“Going into Gaza has changed my life forever.”

Reuven Magen, 20, an armoured corps fighter was severely wounded in Gaza during “Operation Protective Edge” in 2014. He was serving in a newly formed reconnaissance unit combining armoured corps and infantry. Reuven and his squadron entered Gaza four days after the fighting began.

image: Reuven Magen in recovery

Thanks to Beit Halochem, Reuven and hundreds of others wounded last summer are not alone in their rehabilitation.

“Our first two days felt like two years. We went through houses and so many things happened to us. I barely slept. When we arrived in Sajaiya, there was no one there and the place looked like a scene from a movie: houses with no walls, full of smoke and a burnt smell….

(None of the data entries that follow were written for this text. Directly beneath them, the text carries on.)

### src/rtl/fifo_pkg.sv
// -----------------------------------------------------------------------------
// fifo_pkg
//   Shared definitions for the async FIFO pointer blocks (read-side
//   rd_ptr_empty_ctrl and the write-side pointer/full block).
//   - ADDR_W : default RAM address width (depth = 2**ADDR_W)
//   - PTR_W  : pointer width, one extra bit to tell full from empty
//   - bin2gray / gray2bin : width-agnostic conversions on 32-bit values.
//     Callers zero-extend narrower pointers and truncate the result; both
//     conversions commute with that because every Gray/binary bit depends
//     only on bits at the same or higher positions.
// -----------------------------------------------------------------------------
package fifo_pkg;

  localparam int ADDR_W = 7;
  localparam int PTR_W  = ADDR_W + 1;

  function automatic logic [31:0] bin2gray(input logic [31:0] b);
    return b ^ (b >> 1);
  endfunction

  function automatic logic [31:0] gray2bin(input logic [31:0] g);
    logic [31:0] b;
    b = '0;
    for (int i = 0; i < 32; i++) begin
      b[i] = ^(g >> i);
    end
    return b;
  endfunction

endpackage : fifo_pkg

### src/rtl/gray2bin_conv.sv
// -----------------------------------------------------------------------------
// gray2bin_conv
//   Combinational Gray-to-binary converter (XOR prefix from the MSB down).
//   Parameters:
//     W       : code width
//   Ports:
//     i_gray  : in  [W-1:0] Gray-coded value
//     o_bin   : out [W-1:0] binary equivalent
// -----------------------------------------------------------------------------
module gray2bin_conv #(
  parameter int W = 8
) (
  input  logic [W-1:0] i_gray,
  output logic [W-1:0] o_bin
);

  // Each binary bit is the parity of all Gray bits at or above it; computing
  // each bit independently avoids a self-referencing combinational loop.
  always_comb begin
    // NOTE: combinational outputs get a full default first so no latch is inferred.
    o_bin = '0;
    for (int i = 0; i < W; i++) begin
      o_bin[i] = ^(i_gray >> i);
    end
  end

endmodule : gray2bin_conv

### src/rtl/rd_ptr_empty_ctrl.sv
// -----------------------------------------------------------------------------
// rd_ptr_empty_ctrl
//   Read-domain pointer and empty-flag generator for the async FIFO.
//   Takes the write pointer (Gray, already synchronised into rd_clk), advances
//   the read pointer on accepted reads, and produces registered empty, fill
//   level and a sticky underflow flag. All flags have one cycle of latency.
//
//   Optional feature macro: RD_ALMOST_EMPTY_EN
//     defined   -> adds parameter AE_THRESH and output rd_almost_empty
//     undefined -> neither exists; all other behaviour is identical
//
//   Parameters:
//     ADDR_W          RAM address width; pointers are ADDR_W+1 bits
//     AE_THRESH       almost-empty threshold in entries (RD_ALMOST_EMPTY_EN)
//   Ports:
//     rd_clk          in   read clock, everything on posedge
//     rd_rst          in   synchronous active-high reset
//     rq2_wrt_ptr     in   [ADDR_W:0] synchronised Gray write pointer
//     rd_en           in   read request
//     rd_addr         out  [ADDR_W-1:0] RAM read address
//     rd_ptr          out  [ADDR_W:0] registered Gray read pointer
//     rd_empty        out  registered empty flag
//     rd_level        out  [ADDR_W:0] registered entry count (pessimistic)
//     rd_underflow    out  sticky: read attempted while empty
//     rd_almost_empty out  level <= AE_THRESH (RD_ALMOST_EMPTY_EN)
// -----------------------------------------------------------------------------
module rd_ptr_empty_ctrl #(
  parameter int ADDR_W    = fifo_pkg::ADDR_W
`ifdef RD_ALMOST_EMPTY_EN
  ,
  parameter int AE_THRESH = 4
`endif
) (
  input  logic              rd_clk,
  input  logic              rd_rst,
  input  logic [ADDR_W:0]   rq2_wrt_ptr,
  input  logic              rd_en,
  output logic [ADDR_W-1:0] rd_addr,
  output logic [ADDR_W:0]   rd_ptr,
  output logic              rd_empty,
  output logic [ADDR_W:0]   rd_level,
  output logic              rd_underflow
`ifdef RD_ALMOST_EMPTY_EN
  ,
  output logic              rd_almost_empty
`endif
);

  import fifo_pkg::bin2gray;

  localparam int PW = ADDR_W + 1;

  logic [ADDR_W:0] r_bin;
  logic [ADDR_W:0] r_ptr;
  logic            r_empty;
  logic [ADDR_W:0] r_level;
  logic            r_underflow;

  logic            w_inc;
  logic [ADDR_W:0] w_bin_next;
  logic [ADDR_W:0] w_gray_next;
  logic [ADDR_W:0] w_wb;
  logic [ADDR_W:0] w_level_next;

  gray2bin_conv #(
    .W (PW)
  ) u_wb_conv (
    .i_gray (rq2_wrt_ptr),
    .o_bin  (w_wb)
  );

  // A read is only accepted when the registered flag says data is present;
  // a refused read leaves the pointer untouched.
  assign w_inc        = rd_en & ~r_empty;
  assign w_bin_next   = r_bin + {{ADDR_W{1'b0}}, w_inc};
  assign w_gray_next  = PW'(bin2gray(32'(w_bin_next)));
  // Natural PW-bit wrap of the subtraction gives the count across MSB toggles.
  assign w_level_next = w_wb - w_bin_next;

  // NOTE: all state is updated with non-blocking assignments so every register
  // sees the pre-edge values of the others.
  always_ff @(posedge rd_clk) begin
    if (rd_rst) begin
      r_bin       <= '0;
      r_ptr       <= '0;
      r_empty     <= 1'b1;
      r_level     <= '0;
      r_underflow <= 1'b0;
    end else begin
      r_bin       <= w_bin_next;
      r_ptr       <= w_gray_next;
      // Comparing the *next* pointer lets empty rise on the very edge that
      // consumes the last word, rather than one cycle later.
      r_empty     <= (w_gray_next == rq2_wrt_ptr);
      r_level     <= w_level_next;
      r_underflow <= r_underflow | (rd_en & r_empty);
    end
  end

`ifdef RD_ALMOST_EMPTY_EN
  logic r_almost_empty;

  always_ff @(posedge rd_clk) begin
    if (rd_rst) begin
      r_almost_empty <= 1'b1;
    end else begin
      r_almost_empty <= (32'(w_level_next) <= $unsigned(AE_THRESH));
    end
  end

  assign rd_almost_empty = r_almost_empty;
`endif

  assign rd_addr      = r_bin[ADDR_W-1:0];
  assign rd_ptr       = r_ptr;
  assign rd_empty     = r_empty;
  assign rd_level     = r_level;
  assign rd_underflow = r_underflow;

endmodule : rd_ptr_empty_ctrl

“On the evening of July 31st, our mission was to enter and exit Gaza again. The engineering corps unit was to destroy the tunnels while we provided cover. As we were returning to Israel in armoured personnel carriers, there was a sudden white curtain, then total silence. When my vision and hearing returned, I saw that my friend Shai was lying next to me. He was dead. I heard whistling sounds and screams of ‘We’ve been hit.’ We had been struck by a mortar. You cannot comprehend the devastation and havoc. Five of my friends were killed in this terrible attack.”

Reuven lay injured in the field for 20 minutes. “To me, it seemed like an eternity. I had a gigantic hole in my right calf. The shrapnel ripped off flesh and muscle and crushed much of the bone. As we waited for the helicopter, I thought, ‘Will they have to amputate my leg? Will I ever walk again?’ ”

Reuven underwent many surgeries and spent five months in hospital. Today, he uses crutches to get around. An Illizarov apparatus is attached to his leg to stretch the bone slightly each day.

“By taking blood vessels and muscle from my back and transplanting them into my leg, the doctors have literally rebuilt my leg. I now need to deal with pain and lack of sleep. Being immobile is what really gets me down.”

Disabled veterans and Beit Halochem volunteers visited Reuven and the other soldiers in the hospital, providing vital comfort and support to them and their families.

“These visits helped me understand that I am not alone. There is an organization that will take care of me and my friends for the rest of our lives.”